Q1. What is Alexnet?

Alex Krizhevsky, Geoffrey Hinton, and Ilya Sutskever created the neural network architecture called ‘AlexNet’ and won the Image Classification Challenge (ILSVRC) in 2012. They trained their network on 1.2 million high-resolution images into 1000 different classes with 60 million parameters and 650,000 neurons. The training was done on two GPUs with a split layer concept because GPUs were a little bit slow at that time.

AlexNet is the name of a convolutional neural network that has had a significant impact on the field of machine learning, specifically in the application of deep understanding to machine vision. The network had a very similar architecture as the LeNet by Yann LeCun et al. but was deeper with more filters per layer, and with stacked convolutional layers. It consists of ( 11×11, 5×5,3×3, convolutions), max pooling, dropout, data augmentation, ReLU activations, and SGD with the momentum. It is attached with ReLU activations after every convolutional and fully connected layer. AlexNet was trained for six days simultaneously on two Nvidia Geforce GTX 580 GPUs, which is the reason for why their network is split into two pipelines.

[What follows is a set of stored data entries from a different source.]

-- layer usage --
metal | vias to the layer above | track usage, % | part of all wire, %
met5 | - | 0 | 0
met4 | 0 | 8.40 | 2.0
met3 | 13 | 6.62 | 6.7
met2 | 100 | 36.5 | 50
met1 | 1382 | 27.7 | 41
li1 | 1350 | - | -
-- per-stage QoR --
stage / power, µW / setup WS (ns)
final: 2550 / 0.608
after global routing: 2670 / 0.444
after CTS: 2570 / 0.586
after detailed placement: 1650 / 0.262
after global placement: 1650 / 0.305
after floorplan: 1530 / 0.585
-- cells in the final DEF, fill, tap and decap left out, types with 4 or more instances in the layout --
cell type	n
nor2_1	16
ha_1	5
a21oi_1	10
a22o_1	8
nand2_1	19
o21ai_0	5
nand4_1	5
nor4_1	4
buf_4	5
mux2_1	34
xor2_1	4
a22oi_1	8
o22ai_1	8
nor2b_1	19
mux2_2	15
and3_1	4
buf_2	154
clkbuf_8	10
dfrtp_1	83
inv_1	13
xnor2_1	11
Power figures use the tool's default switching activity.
`config.mk`:
```
export PLATFORM = sky130hd
export DESIGN_NAME = piso_serializer_flat
export DESIGN_NICKNAME = d
export VERILOG_FILES = /design/src/rtl/piso_pkg.sv /design/src/rtl/piso_serializer_if.sv /design/src/rtl/piso_serializer.sv /design/src/flat_wrapper.sv
export SDC_FILE = /design/constraint.sdc
export NUM_CORES = 1
export LEC_CHECK = 0
export ABC_AREA = 1
export CORE_AREA = 8 8 45 47
export CTS_BUF_LIST = sky130_fd_sc_hd__clkbuf_8
export CTS_CLUSTER_DIAMETER = 50
export DETAILED_ROUTE_END_ITERATION = 12
export DIE_AREA = 0 0 53 55
export GPL_TIMING_DRIVEN = 0
export SLEW_MARGIN = 20
export SYNTH_ARGS = -nofsm -noshare
export SYNTH_HDL_FRONTEND = slang
export SYNTH_SLANG_ARGS = --single-unit
```
`constraint.sdc`:
```
create_clock -name clk -period 2.12 [get_ports clk]
set_clock_uncertainty 0.15 [all_clocks]
set_input_delay 0.318 -clock clk [delete_from_list [all_inputs] [get_ports clk]]
set_output_delay 0.318 -clock clk [all_outputs]
set_load 0.02 [all_outputs]
```
`src/rtl/piso_pkg.sv`:
```
// Shared types and sizing helpers for the parallel-in serial-out serializer.
package piso_pkg;

  typedef enum logic [1:0] {
    IDLE,
    SHIFT,
    PARITY
  } state_t;

  // Counter must be able to index every data bit of the word.
  function automatic int cnt_width(input int width);
    return $clog2(width + 1);
  endfunction

endpackage

```
`src/rtl/piso_serializer_if.sv`:
```
// Load-side and serial-side handshake bundle for piso_serializer.
interface piso_serializer_if #(
  parameter int WIDTH = 4
);

  logic             load_valid;
  logic [WIDTH-1:0] load_data;
  logic             load_ready;
  logic             ser_ready;
  logic             ser_out;
  logic             ser_valid;

  modport master (
    output load_valid,
    output load_data,
    output ser_ready,
    input  load_ready,
    input  ser_out,
    input  ser_valid
  );

  modport slave (
    input  load_valid,
    input  load_data,
    input  ser_ready,
    output load_ready,
    output ser_out,
    output ser_valid
  );

endinterface

```
`src/rtl/piso_serializer.sv`:
```
// Parallel-in serial-out stage with zero-gap back-to-back words and downstream stall.
// Define PISO_PARITY_EN to append an even-parity bit after each word.
module piso_serializer
  import piso_pkg::*;
#(
  parameter int WIDTH     = 4,
  parameter bit MSB_FIRST = 1'b1
) (
  input  logic               clk,
  input  logic               rst,
  piso_serializer_if.slave   bus,
  output logic               busy,
  output logic               frame_done
);

  localparam int CW = cnt_width(WIDTH);
  localparam logic [CW-1:0] LAST_CNT = CW'(WIDTH - 1);

  state_t           state;
  logic [WIDTH-1:0] shreg;
  logic [CW-1:0]    bit_cnt;
  logic             ser_out_q;
  logic             ser_valid_q;

  logic beat;
  logic last_data;
  logic last_beat;
  logic accept;

  assign beat      = ser_valid_q && bus.ser_ready;
  assign last_data = (state == SHIFT) && beat && (bit_cnt == LAST_CNT);

`ifdef PISO_PARITY_EN
  logic parity_q;
  assign last_beat = (state == PARITY) && beat;
`else
  assign last_beat = last_data;
`endif

  // A new word may enter in the same cycle the previous frame's final bit leaves.
  assign bus.load_ready = (state == IDLE) || last_beat;
  assign accept         = bus.load_valid && bus.load_ready;

  assign bus.ser_out   = ser_out_q;
  assign bus.ser_valid = ser_valid_q;

  always_ff @(posedge clk or posedge rst) begin
    if (rst) begin
      state       <= IDLE;
      shreg       <= '0;
      bit_cnt     <= '0;
      ser_out_q   <= 1'b0;
      ser_valid_q <= 1'b0;
      busy        <= 1'b0;
      frame_done  <= 1'b0;
`ifdef PISO_PARITY_EN
      parity_q    <= 1'b0;
`endif
    end else begin
      frame_done <= last_beat;
      if (accept) begin
        state       <= SHIFT;
        shreg       <= MSB_FIRST ? {bus.load_data[WIDTH-2:0], 1'b0}
                                 : {1'b0, bus.load_data[WIDTH-1:1]};
        ser_out_q   <= MSB_FIRST ? bus.load_data[WIDTH-1] : bus.load_data[0];
        bit_cnt     <= '0;
        ser_valid_q <= 1'b1;
        busy        <= 1'b1;
`ifdef PISO_PARITY_EN
        parity_q    <= ^bus.load_data;
`endif
      end else if (last_beat) begin
        state       <= IDLE;
        shreg       <= '0;
        bit_cnt     <= '0;
        ser_out_q   <= 1'b0;
        ser_valid_q <= 1'b0;
        busy        <= 1'b0;
`ifdef PISO_PARITY_EN
      end else if (last_data) begin
        state     <= PARITY;
        ser_out_q <= parity_q;
`endif
      end else if (beat) begin
        // shreg already has the emitted bit removed, so its leading bit is next.
        ser_out_q <= MSB_FIRST ? shreg[WIDTH-1] : shreg[0];
        shreg     <= MSB_FIRST ? {shreg[WIDTH-2:0], 1'b0}
                               : {1'b0, shreg[WIDTH-1:1]};
        bit_cnt   <= bit_cnt + 1'b1;
      end
    end
  end

endmodule

```
`src/flat_wrapper.sv`:
```
// flat-port wrapper written by rule: the top's interface ports become plain ports
module piso_serializer_flat import piso_pkg::*;
#(
  parameter int WIDTH     = 4,
  parameter bit MSB_FIRST = 1'b1
)
  (clk, rst, busy, frame_done, bus_load_valid, bus_load_data, bus_ser_ready, bus_load_ready, bus_ser_out, bus_ser_valid);
  piso_serializer_if #(.WIDTH(WIDTH)) bus_i ();
  input  logic clk;
  input  logic rst;
  output logic busy;
  output logic frame_done;
  input wire logic [$bits(bus_i.load_valid)-1:0] bus_load_valid;
  input wire logic [$bits(bus_i.load_data)-1:0] bus_load_data;
  input wire logic [$bits(bus_i.ser_ready)-1:0] bus_ser_ready;
  output wire logic [$bits(bus_i.load_ready)-1:0] bus_load_ready;
  output wire logic [$bits(bus_i.ser_out)-1:0] bus_ser_out;
  output wire logic [$bits(bus_i.ser_valid)-1:0] bus_ser_valid;
  assign bus_i.load_valid = bus_load_valid;
  assign bus_i.load_data = bus_load_data;
  assign bus_i.ser_ready = bus_ser_ready;
  assign bus_load_ready = bus_i.load_ready;
  assign bus_ser_out = bus_i.ser_out;
  assign bus_ser_valid = bus_i.ser_valid;
  piso_serializer #(.WIDTH(WIDTH), .MSB_FIRST(MSB_FIRST)) u_core (.clk(clk), .rst(rst), .bus(bus_i), .busy(busy), .frame_done(frame_done));
endmodule
```
==> flow_summary_export.csv, run 1 <==
group,metric,value,unit
status,status,"completed",
route,via_per_inst,4.52,
timing,timing.final.crit_share,0.947,
cts,cts_buffer_depth,2,
cts,postCtsSetupRepairBufs,0,
logic_synthesis,synth_nets,63,
grt,grt_antenna_before_repair,0,
route,drtAntennaViolNets,0,
finish,n_antenna_cell,0,
worst_setup_path,cp-start-kind,"flop",
cts,clk_pin_slew,50,ps
grt,overflow,0,
cts,cts_max_level,1,
worst_setup_path,critPathCaptureType,"output port",
power,leakagePower,0.000348,uW
grt,grt_max_degree,10,
cts,ctsHoldBuffers,0,
cts,cts.sinks,9,
grt,grt_pass1_vias,372,
power,ir_worst_vdd,0.412,mV
floorplanning,num_io_pins,13,
floorplanning,fp.dieArea,2920,sq um
finish,final_layout_size_suffix_gt1_frac,0.186,
logic_synthesis,yosys_register_bits,9,
finish,final_core_util,0.462,
route,first_pass_iters,4,
timing,rsz0062_at_grt,"no",
timing,relSlewSlack,0.773,
timing,finalCriticalPeriod,2010,ps
finish,nets,80,
floorplanning,die_h,55,um
finish,fillers,131,
route,drt_iter0_markers,7,
timing,max_freq,498,MHz
timing,hold_viol,0,
cts,clockRootBuffer,"clkbuf_8",
power,power.density,1100,nW/um^2
cts,cts_buffers,3,
finish,multiInputGateArea,186,sq um
cts,clock_latency,230,ps
timing,tns,0,ps
route,routed_wl,930,um
route,route.detailed.drc,0,
worst_setup_path,crit_required,1650,ps
logic_synthesis,avgSynthCellArea,8.43,sq um
timing,setup_ws,113,ps
worst_setup_path,critPathKind,"reg2out",
worst_setup_path,path_max_fanout,6,
route,num_vias,389,
logic_synthesis,ys_seq_area_frac,0.495,
logic_synthesis,syn-cell-area,455,sq um
floorplanning,die_w,53,um
run,cap_violations,0,
cts,cts_resized,1,
timing,worstMarginPinSlew,340,ps
placed_design,pre_cts_ws,-117,ps
logic_synthesis,synth_warnings,0,
logic_synthesis,syn_inst,54,
cts,cts_tree,"done",
floorplanning,rows,14,
hold_path,hold_path.class,"in2async",
floorplanning,start_util,0.329,
timing,setup_violations,0,
grt,track_usage,0.0792,
timing,slew_viol_final,0,
finish,syn_to_final_growth,40.4,%
placed_design,place_hpwl,738,um
placed_design,portBuffers,12,
grt,grt_pass1_wl,1570,um
logic_synthesis,synth_cell_types,16,
worst_setup_path,critical_path_arrival,1540,ps
placed_design,place.gp.congestion,0.787,
floorplanning,coreArea,1380,sq um
route,wl_per_cell,10.8,um
finish,ff_latch_area,225,sq um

AlexNet contains eight layers with weights, the first five are convolutional, and the remaining three are fully connected. The output of the last fully-connected layer is fed to a 1000-way softmax which produces a distribution over the 1000 class labels. The network maximizes the multinomial logistic regression objective, which is equivalent to maximizing the average across training cases of the log probability of the correct label under the prediction distribution. The kernels of the second, fourth, and fifth convolutional layers are connected only with those kernel maps in the previous layer which reside on the same GPU. The kernels of the third convolutional layer are connected to all the kernel maps in the second layer. The neurons in fully connected layers are connected to all the neurons in the previous layers.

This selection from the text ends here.